The Soaring Success of Cybercrime as a Company


At the start of the 1992 movie Sneakers, Robert Redford is shown as a youthful hacker, breaking into computer networks and stealing money to give to liberal causes. He avoids being captured and sent to prison only because he is out picking up a pizza. For years, this stereotype of the messy-haired, pizza-eating, solo hacker who often has idealistic motives, prevailed in the media. 

My, how cybercrime has grown up. In 2017, cybercrime cost the world $600 billion and business is booming. Some bad actors are working the low end, such as launching ransomware, which cost Merck $300M last year or using synthetic identities to commit financial fraud.

Meanwhile, well-organized criminal gangs and nation-states are working the high end, financing cybercrime networks and investing tens or hundreds of millions and years in attacking top targets including federal agencies, major companies, world leaders and other public figures.
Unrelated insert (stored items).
### src/rtl/cal_div_pkg.sv
package cal_div_pkg;
  typedef enum logic [1:0] {
    TRIM_NONE = 2'd0,
    TRIM_FAST = 2'd1,
    TRIM_SLOW = 2'd2
  } trim_e;

  typedef struct packed {
    logic       out_lvl;
    logic       tone_en;
    logic       dir_up;
    logic [4:0] mag;
  } ctrl_t;
endpackage

### src/rtl/cal_div_sec.sv
module cal_div_sec
  import cal_div_pkg::*;
#(
  parameter int TICKS_PER_SEC = 32768,
  parameter int POS_TRIM      = 256,
  parameter int NEG_TRIM      = 128
) (
  input  logic  clk_i,
  input  logic  rst_ni,
  input  logic  adv_i,
  input  trim_e trim_i,
  output logic  wrap_o,
  output logic  tick_o
);
  localparam int TCW = $clog2(TICKS_PER_SEC + NEG_TRIM + 1);
  localparam logic [TCW-1:0] NOM_M1  = TCW'(TICKS_PER_SEC - 1);
  localparam logic [TCW-1:0] FAST_M1 = TCW'(TICKS_PER_SEC - POS_TRIM - 1);
  localparam logic [TCW-1:0] SLOW_M1 = TCW'(TICKS_PER_SEC + NEG_TRIM - 1);

  logic [TCW-1:0] cnt_q;
  logic [TCW-1:0] lim_m1;
  logic           tick_q;

  always_comb begin
    unique case (trim_i)
      TRIM_FAST: lim_m1 = FAST_M1;
      TRIM_SLOW: lim_m1 = SLOW_M1;
      default:   lim_m1 = NOM_M1;
    endcase
  end

  // >= keeps the counter bounded if the limit shrinks mid-second
  assign wrap_o = adv_i && (cnt_q >= lim_m1);

  always_ff @(posedge clk_i or negedge rst_ni) begin
    if (!rst_ni) begin
      cnt_q  <= '0;
      tick_q <= 1'b0;
    end else begin
      tick_q <= wrap_o;
      if (wrap_o)     cnt_q <= '0;
      else if (adv_i) cnt_q <= cnt_q + 1'b1;
    end
  end

  assign tick_o = tick_q;
endmodule

### src/rtl/cal_div_min.sv
module cal_div_min
  import cal_div_pkg::*;
#(
  parameter int SEC_PER_MIN   = 60,
  parameter int MIN_PER_CYCLE = 64,
  parameter int CAL_MIN_MAX   = 62
) (
  input  logic       clk_i,
  input  logic       rst_ni,
  input  logic       sec_wrap_i,
  input  logic       dir_up_i,
  input  logic [4:0] mag_i,
  output trim_e      trim_o,
  output logic       min_tick_o,
  output logic       cyc_tick_o
);
  localparam int SW = $clog2(SEC_PER_MIN);
  localparam int MW = $clog2(MIN_PER_CYCLE);
  localparam logic [SW-1:0] SEC_LAST = SW'(SEC_PER_MIN - 1);
  localparam logic [MW-1:0] MIN_LAST = MW'(MIN_PER_CYCLE - 1);

  logic [SW-1:0] sec_q;
  logic [MW-1:0] min_q;
  logic          min_tick_q, cyc_tick_q;
  logic          hit;

  // only second 0 of an eligible minute is trimmed
  assign hit = (sec_q == '0)
             && (int'(min_q) < 2 * int'(mag_i))
             && (int'(min_q) < CAL_MIN_MAX);

  always_comb begin
    if (!hit)         trim_o = TRIM_NONE;
    else if (dir_up_i) trim_o = TRIM_FAST;
    else               trim_o = TRIM_SLOW;
  end

  always_ff @(posedge clk_i or negedge rst_ni) begin
    if (!rst_ni) begin
      sec_q      <= '0;
      min_q      <= '0;
      min_tick_q <= 1'b0;
      cyc_tick_q <= 1'b0;
    end else begin
      min_tick_q <= sec_wrap_i && (sec_q == SEC_LAST);
      cyc_tick_q <= sec_wrap_i && (sec_q == SEC_LAST) && (min_q == MIN_LAST);
      if (sec_wrap_i) begin
        if (sec_q == SEC_LAST) begin
          sec_q <= '0;
          min_q <= (min_q == MIN_LAST) ? '0 : min_q + 1'b1;
        end else begin
          sec_q <= sec_q + 1'b1;
        end
      end
    end
  end

  assign min_tick_o = min_tick_q;
  assign cyc_tick_o = cyc_tick_q;
endmodule

### src/rtl/cal_div_fout.sv
module cal_div_fout #(
  parameter int FT_HALF = 32
) (
  input  logic clk_i,
  input  logic rst_ni,
  input  logic adv_i,
  input  logic tone_en_i,
  input  logic out_lvl_i,
  output logic fout_o
);
  localparam int FW = $clog2(FT_HALF);
  localparam logic [FW-1:0] HALF_LAST = FW'(FT_HALF - 1);

  logic [FW-1:0] cnt_q;
  logic          sq_q;

  // free-running, never sees the trim
  always_ff @(posedge clk_i or negedge rst_ni) begin
    if (!rst_ni) begin
      cnt_q <= '0;
      sq_q  <= 1'b0;
    end else if (adv_i) begin
      if (cnt_q == HALF_LAST) begin
        cnt_q <= '0;
        sq_q  <= ~sq_q;
      end else begin
        cnt_q <= cnt_q + 1'b1;
      end
    end
  end

  assign fout_o = tone_en_i ? sq_q : out_lvl_i;
endmodule

### src/rtl/osc_cal_div.sv
module osc_cal_div
  import cal_div_pkg::*;
#(
  parameter int TICKS_PER_SEC = 32768,
  parameter int POS_TRIM      = 256,
  parameter int NEG_TRIM      = 128,
  parameter int SEC_PER_MIN   = 60,
  parameter int MIN_PER_CYCLE = 64,
  parameter int CAL_MIN_MAX   = 62,
  parameter int FT_HALF       = 32
) (
  input  logic       clk_i,
  input  logic       rst_ni,
  input  logic       tick_en_i,
  input  logic       stop_i,
  input  logic       ctrl_we_i,
  input  logic [7:0] ctrl_wdata_i,
  output logic       sec_tick_o,
  output logic       min_tick_o,
  output logic       cyc_tick_o,
  output logic       fout_o
);
  localparam logic [7:0] CTRL_RST = 8'h80;

  ctrl_t ctrl_q;
  logic  adv, sec_wrap;
  trim_e trim;

  always_ff @(posedge clk_i or negedge rst_ni) begin
    if (!rst_ni)        ctrl_q <= ctrl_t'(CTRL_RST);
    else if (ctrl_we_i) ctrl_q <= ctrl_t'(ctrl_wdata_i);
  end

  assign adv = tick_en_i & ~stop_i;

  cal_div_sec #(
    .TICKS_PER_SEC(TICKS_PER_SEC),
    .POS_TRIM     (POS_TRIM),
    .NEG_TRIM     (NEG_TRIM)
  ) u_sec (
    .clk_i (clk_i),
    .rst_ni(rst_ni),
    .adv_i (adv),
    .trim_i(trim),
    .wrap_o(sec_wrap),
    .tick_o(sec_tick_o)
  );

  cal_div_min #(
    .SEC_PER_MIN  (SEC_PER_MIN),
    .MIN_PER_CYCLE(MIN_PER_CYCLE),
    .CAL_MIN_MAX  (CAL_MIN_MAX)
  ) u_min (
    .clk_i     (clk_i),
    .rst_ni    (rst_ni),
    .sec_wrap_i(sec_wrap),
    .dir_up_i  (ctrl_q.dir_up),
    .mag_i     (ctrl_q.mag),
    .trim_o    (trim),
    .min_tick_o(min_tick_o),
    .cyc_tick_o(cyc_tick_o)
  );

  cal_div_fout #(
    .FT_HALF(FT_HALF)
  ) u_fout (
    .clk_i    (clk_i),
    .rst_ni   (rst_ni),
    .adv_i    (adv),
    .tone_en_i(ctrl_q.tone_en),
    .out_lvl_i(ctrl_q.out_lvl),
    .fout_o   (fout_o)
  );
endmodule

### config.mk
export PLATFORM = sky130hd
export DESIGN_NAME = osc_cal_div
export DESIGN_NICKNAME = d
export VERILOG_FILES = /design/src/rtl/cal_div_pkg.sv /design/src/rtl/cal_div_sec.sv /design/src/rtl/cal_div_min.sv /design/src/rtl/cal_div_fout.sv /design/src/rtl/osc_cal_div.sv
export SDC_FILE = /design/constraint.sdc
export NUM_CORES = 1
export LEC_CHECK = 0
export BUFFER_PORTS_ARGS = -buffer_cell sky130_fd_sc_hd__buf_4
export CAP_MARGIN = 30
export CORE_MARGIN = 10
export CORE_UTILIZATION = 58
export DETAILED_ROUTE_END_ITERATION = 6
export PLACE_DENSITY = 0.77
export SLEW_MARGIN = 30
export SYNTH_ARGS = -nofsm -noshare
export SYNTH_HDL_FRONTEND = slang
export SYNTH_SLANG_ARGS = --single-unit
### constraint.sdc
create_clock -name clk_i -period 3.66 [get_ports clk_i]
set_input_delay 0.183 -clock clk_i [delete_from_list [all_inputs] [get_ports clk_i]]
set_output_delay 0.183 -clock clk_i [all_outputs]
set_load 0.1 [all_outputs]
Word-level counts from Yosys, hierarchy flattened. Cells that the tools add are included.

Input port bits: 13. Logic and storage cells: 45. Flip-flop bits (word level): 45. Output and inout port bits: 4.

Reduce and logical (&&, ||, !) cells: 9. $add $sub $neg: 4. Order comparisons: 3. Bitwise gates (word level): 3. Muxes and demuxes: 9. Eq/ne operators: 5.

Operators by type and width (count): 16-bit 2-to-1 mux (2); 16-bit one-hot mux with 2 select lines (1); 16-bit by 1-bit adder with 16-bit output, second input constant (1); 16-bit >= comparator (1); 6-bit by 1-bit adder with 6-bit output, second input constant (2); 6-bit == test, second input constant (2); 6-bit 2-to-1 mux (2); 6-bit zero test (1); 6-bit < comparator (1); 6-bit < comparator, second input constant (1); 5-bit by 1-bit adder with 5-bit output, second input constant (1); 5-bit == test, second input constant (1); 1-bit logical AND (5); 5-bit 2-to-1 mux (1); 2-bit 2-to-1 mux (2); 2-bit AND reduction (2); 2-bit by 1-bit == test with 1-bit output, second input constant (1); 2-bit == test, second input constant (1); 1-bit NOT (2); 2-bit nonzero test (1); 1-bit AND (1); 1-bit 2-to-1 mux (1).

Longest topological paths before layout.
Word-level depth: 10. Mapped depth: 16.

Hierarchy. Synthesis repeated with hierarchy kept, for this count alone.

Cell total of the unflattened synthesis: 231. Area total of the unflattened synthesis: 2502.4 um^2.

Modules (own cells, without submodules): cal_div_sec (area each 1036.0 um^2, cells an instance 105, instances 1); cal_div_min (area each 813.3 um^2, cells an instance 83, instances 1); osc_cal_div (area each 339.1 um^2, cells an instance 18, instances 1); cal_div_fout (area each 314.1 um^2, cells an instance 25, instances 1).

Worst setup path after synthesis. OpenSTA, ideal clock, no wires.

Path kind: reg-to-reg. Start point: reg u_min.min_q[2]. End point: reg u_min.min_q[1]. Buffers on the path: 0. Slack: 346 ps. Required time: 3535 ps. Arrival time: 3190 ps. Period minus slack after synthesis: 3314 ps. Stages on the path, launching flop included: 15. Library setup time: 125 ps. Cell sequence: dfrtp_1 > ha_1 > a21o_1 > a21o_1 > a21o_1 > a221o_1 > nor2_1 > ha_1 > a21oi_1 > nor2_1 > a211oi_1 > a21oi_4 > nand2_2 > inv_4 > mux2_2.

Longest elaborated chain between the ends: 9. Elaborated cells on any way between the ends: 13. Classes of those cells: order compare (3); eq/ne (3); mux (3); reduce/logical (4).

RTL lines: start, declared (line cal_div_min.sv:23) `logic [MW-1:0] min_q;`; start signal, assigned (line cal_div_min.sv:50) `min_q <= (min_q == MIN_LAST) ? '0 : min_q + 1'b1;`; 6-bit < comparator (line cal_div_min.sv:29) `&& (int'(min_q) < 2 * int'(mag_i))`; 1-bit logical AND (line cal_div_min.sv:29); 1-bit logical AND (line cal_div_min.sv:30) `&& (int'(min_q) < CAL_MIN_MAX);`; 2-bit 2-to-1 mux (line cal_div_min.sv:33) `if (!hit) trim_o = TRIM_NONE;`; 2-bit == test / 2-bit by 1-bit == test with 1-bit output (equally long branches) (line cal_div_sec.sv:25) `unique case (trim_i)`; 16-bit one-hot mux with 2 select lines (line cal_div_sec.sv:25); 16-bit >= comparator (line cal_div_sec.sv:33) `assign wrap_o = adv_i && (cnt_q >= lim_m1);`; 1-bit logical AND (line cal_div_sec.sv:33); 2-bit AND reduction (no line).

Several ways; a longest one is shown, not always the timed one. A chain may end at the register's enable or synchronous reset.

Worst setup path after layout.
Start point: reg ctrl_q[1] in the netlist's numbering. End point: reg u_min.min_q[1].

Longest elaborated chain between the ends: 9. Elaborated cells on any way between the ends: 10. Classes of those cells: order compare (2); eq/ne (2); mux (2); reduce/logical (4).

RTL lines: start, declared (line osc_cal_div.sv:25) `ctrl_t ctrl_q;`; start signal, assigned (line osc_cal_div.sv:30) `if (!rst_ni) ctrl_q <= ctrl_t'(CTRL_RST);`; start signal, assigned (line osc_cal_div.sv:31) `else if (ctrl_we_i) ctrl_q <= ctrl_t'(ctrl_wdata_i);`; 6-bit < comparator * (line cal_div_min.sv:29); 1-bit logical AND * (line cal_div_min.sv:29); 1-bit logical AND * (line cal_div_min.sv:30); 2-bit 2-to-1 mux * (line cal_div_min.sv:33); 2-bit == test / 2-bit by 1-bit == test with 1-bit output (equally long branches) (line cal_div_sec.sv:25); 16-bit one-hot mux with 2 select lines * (line cal_div_sec.sv:25); 16-bit >= comparator * (line cal_div_sec.sv:33); 1-bit logical AND * (line cal_div_sec.sv:33); 2-bit AND reduction (no line) *.

Mark *: on every way between the ends. The rest lies on a longest branch, timed or not.

==> impl_metrics.toml <==
[logic_synthesis]
syn_nets = 263
yosys_warnings = 0
ys_seq_elements = 45
syn-cell-area_sq_um = 2380
yosysUniqueCellTypes = 40
ys_seq_area_share_pct = 47.4
synth_area_per_cell_sq_um = 10.3
synth_flop_cell = "dfrtp_1"
postSynthCellCount = 231
synth-edff-count = 0
synthArstFlopShare_pct = 100

[clocking]
tritoncts = "yes"
clock_sinks = 45
numCtsBuffers = 5
cts_root_buffer = "clkbuf_8"
clk_path_buf_depth = 2
cts.clk_slew.worst_paths_ps = 80
h-tree-depth = 2
clkLatencyLatePin_ps = 300

[pwr]
intPower_uw = 817
vdd_drop_max_v = 0.000243
powerDensity_nw_per_um2 = 414
power_uw = 1120
netSwitchingFraction_pct = 26.8
p_seq_share_pct = 53.3
leakagePower_uw = 0.00135
power.switching_uw = 299
clkPwrFrac_pct = 32.5
power_frac_comb_pct = 14.3

[drt]
dr.first_iter.drc_count = 74
vias_per_cell = 5.62
drc = 0
ant_nets = 0
post_drt_wl_per_cell_microns = 14.6
routed-wl-met3_microns = 154
firstDrtPassIters = 4
wirelength_microns = 4450
wl_met1_microns = 2030
route.met2.wl_microns = 2200
highest_layer = "met4"
vias = 1709

[global_route]
grt_max_degree = 46
grt_usage_pct = 13.1
grt_pass1_vias = 1762
grt_pass1_wl_microns = 7850
grt_antenna_before_repair = 0
grt_overflow = 0

[critical_path]
r2r-end = "u_min.min_q[1]"
start_kind = "flop"
r2r_setup_slack_ps = 260
worstPathRequired_ps = 3850
path_class = "reg -> reg"
r2r-start = "ctrl_q[1]"
cp_slowest_cell = "a221o_1"
crit_fanout = 9
endpoint_kind = "flop"
worstPathArrival_ps = 3590
path_cells = "inv_1 > ha_1 > a21o_1 > a21o_1 > a21o_1 > a221o_1 > or2_1 > ha_1 > and4_1 > nand2_1 > a2bb2oi_2 > a21oi_4 > nand2_2 > clkinv_4 > mux2_2"
crit_family = "compound AO/OA/AOI/OAI gates"
crit_top_cell = "a21o_1"
r2r_cells = 15
cp_num_buf_inv = 2
max_stage_delay_ps = 390

[placed_design]
portBuffers = 16
dpl_worst_slack_ps = 169
placed_cell_area_sq_um = 2570
dp_hpwl_microns = 3260
gp_congestion = 0.787

[sta]
setup_violations = 0
setup_ws_ps = 259
tns_ps = 0
fin_crit_sh_pct = 92.9
rsz0062_at_grt = "false"
worst_pin_slew_ps = 592
max_slew_margin_pct = 60.2
fmax_ghz = 0.294
hold_ws_ps = 94.0
slew_viol_final = 0
finalCriticalPeriod_ps = 3400
fin_skew_ps = 9.79
hold_viol = 0

[finish]
mostFrequentLayoutCells = "dfrtp_1 (44), nand2_1 (30), nor2_1 (22)"
num_antenna_cells = 0
drive_above_1_share_pct = 17.7
fill_cells = 314
area_growth_pct = 13.1
final_net_count = 286
layout_commonest_cell = "dfrtp_1"
finalInstanceArea_sq_um = 2690

[floorplan]
start_util_pct = 59.9
rows = 23
dieArea_sq_um = 7070
ioPinCount = 17
die_w_microns = 84.1
core-area_sq_um = 3970
fp.dieH_microns = 84.1

[min_path]
worstHoldStart = "ctrl_wdata_i[1]"
hp-class = "in -> reg"
hold_path_depth = 3
whs_endpoint = "ctrl_q[1]"

[flow_run]
drv_cap = 0

[outcome]
status = "finished, final reports clean"
## state kept, by name, summed over array words and instances (netlist names)
register,cells
u_sec.tick_o,1
u_min.sec_q,6
u_sec.cnt_q,16
u_fout.sq_q,1
u_fout.cnt_q,5
ctrl_q,8
u_min.min_q,6
u_min.cyc_tick_o,1
u_min.min_tick_o,1
## layer usage
metal	global-route usage [%]	vias up
met3	3.61	7
met4	4.72	0
met1	15.4	827
met5	0	-
met2	22.0	25
li1	-	850
## power groups by stage
| stage | Sequential (uW) | Clock [uW] | Combinational (uW) |
|---|---|---|---|
| floorplan | 591 | 0 | 120 |
| global placement | 600 | 0 | 155 |
| global route | 602 | 387 | 180 |
| finish | 594 | 363 | 159 |
| detailed placement | 603 | 0 | 161 |
| CTS | 594 | 370 | 162 |
## kinds of logic (layout without fill, tap and decap cells)
group                      Yosys count  after routing  synth area share (%)
and+or+nand+nor                     92             92                  19.0
xor gates and xnor gates            17             17                  6.26
DFF                                 45             45                  47.4
AOI/OAI and AO/OA                   34             34                  10.4
muxes                                9              9                  4.26
adders and majority gates           19             19                  9.99
buffers and inverters               15             38                  2.73
## what timing repair did
item / in CTS / in global routing
endpoints found under the hold margin: 44 / 0
buffers inserted: 0 / 0
endpoints found under the setup margin: 0 / 5
hold buffers: 1 / 0
resized for setup: 0 / 3
## through the flow
step / cells / util [%]
6_report: 304 / 67.8
5_1_grt: 304 / 67.8
4_1_cts: 304 / 67.5
3_5_place_dp: 296 / 64.7
3_3_place_gp: 296 / 64.7
2_1_floorplan: 231 / -
## area by class of cell
cell class	count	area [sq um]	area share, %
multi-input combinational	171	1190	44.4
tap	50	62.6	2.32
sequential	45	1130	41.9
clock buffer	5	68.8	2.56
clock inverter	2	35.0	1.30
inverter	10	42.5	1.58
timing repair buffer	21	160	5.95
## synthesized netlist by cell type, drive strengths merged (2+ instances only)
cell type	n	share of area (%)
dfrtp	44	46
nand2	31	5.0
nor2	23	3.6
ha	19	10
o21ai	12	2.5
xor2	12	4.4
inv	10	1.7
mux2	9	4.3
nand3	9	1.9
and4	8	2.9
a21oi	6	1.7
xnor2	5	1.8
a21o	4	1.3
and3	4	1.1
a22o	3	1.1
buf	3	0.74
nand2b	3	0.79
nand4	3	0.79
nor3	3	0.63
a41oi	2	1.1
and2	2	0.53
clkbuf	2	0.32
nor2b	2	0.53
## worst max-delay path by stage
stage	from	to	slack (ps)	cells after the start
4_1_cts	ctrl_q[1]	u_min.sec_q[2]	90	15
3_3_place_gp	ctrl_q[1]	u_min.min_q[1]	350	15
3_5_place_dp	ctrl_q[1]	u_min.sec_q[2]	170	15
5_1_grt	ctrl_q[1]	u_min.sec_q[2]	4	16
6_report	ctrl_q[1]	u_min.min_q[1]	260	15
2_1_floorplan	u_min.min_q[2]	u_min.min_q[1]	350	14
## tightest hold or removal path: cells and delay by family
kind | cells | cell delay [ps]
simple gates | 1 | 30
compound gates | 1 | 60
buf+inv | 1 | 80
Note: power is estimated with default switching activity, not from simulation.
A recent long-format piece by Bloomberg provided riveting insights into the North Korean cybercrime operation, as described by an overworked, semi-starved conscripted hacker working offsite in China. 

So, what do we know about cybercrime that can help CISOs strategize a strong offense? 

Cybercrime, Inc. is big business: Cybercrime syndicates are increasingly run like companies, with strategic direction from a “CEO,” such as a national security agency, criminal head or attack leader. They provide regular working hours and office space and even offer online and call centers for technical support. They’re still anonymously successful in a world of web fingerprints. Infraud, a Dark Web black market, was able to operate undetected for nearly a decade, causing more than $530M in damages to companies and individuals

The rewards are plentiful: Cybercriminals can make their mark in a growing industry and take home hefty payments. With annual cybercrime revenues soaring to $6 trillion by 2021, there is no shortage of job opportunities for self-motivated top talent. While fat salaries and bonuses are nice, some cybercriminals have other job goals, such as embarrassing and discrediting public figures, revealing corporate secrets, sabotaging political strategies and gaining valuable IP to accelerate copy-cat innovation in national industries.  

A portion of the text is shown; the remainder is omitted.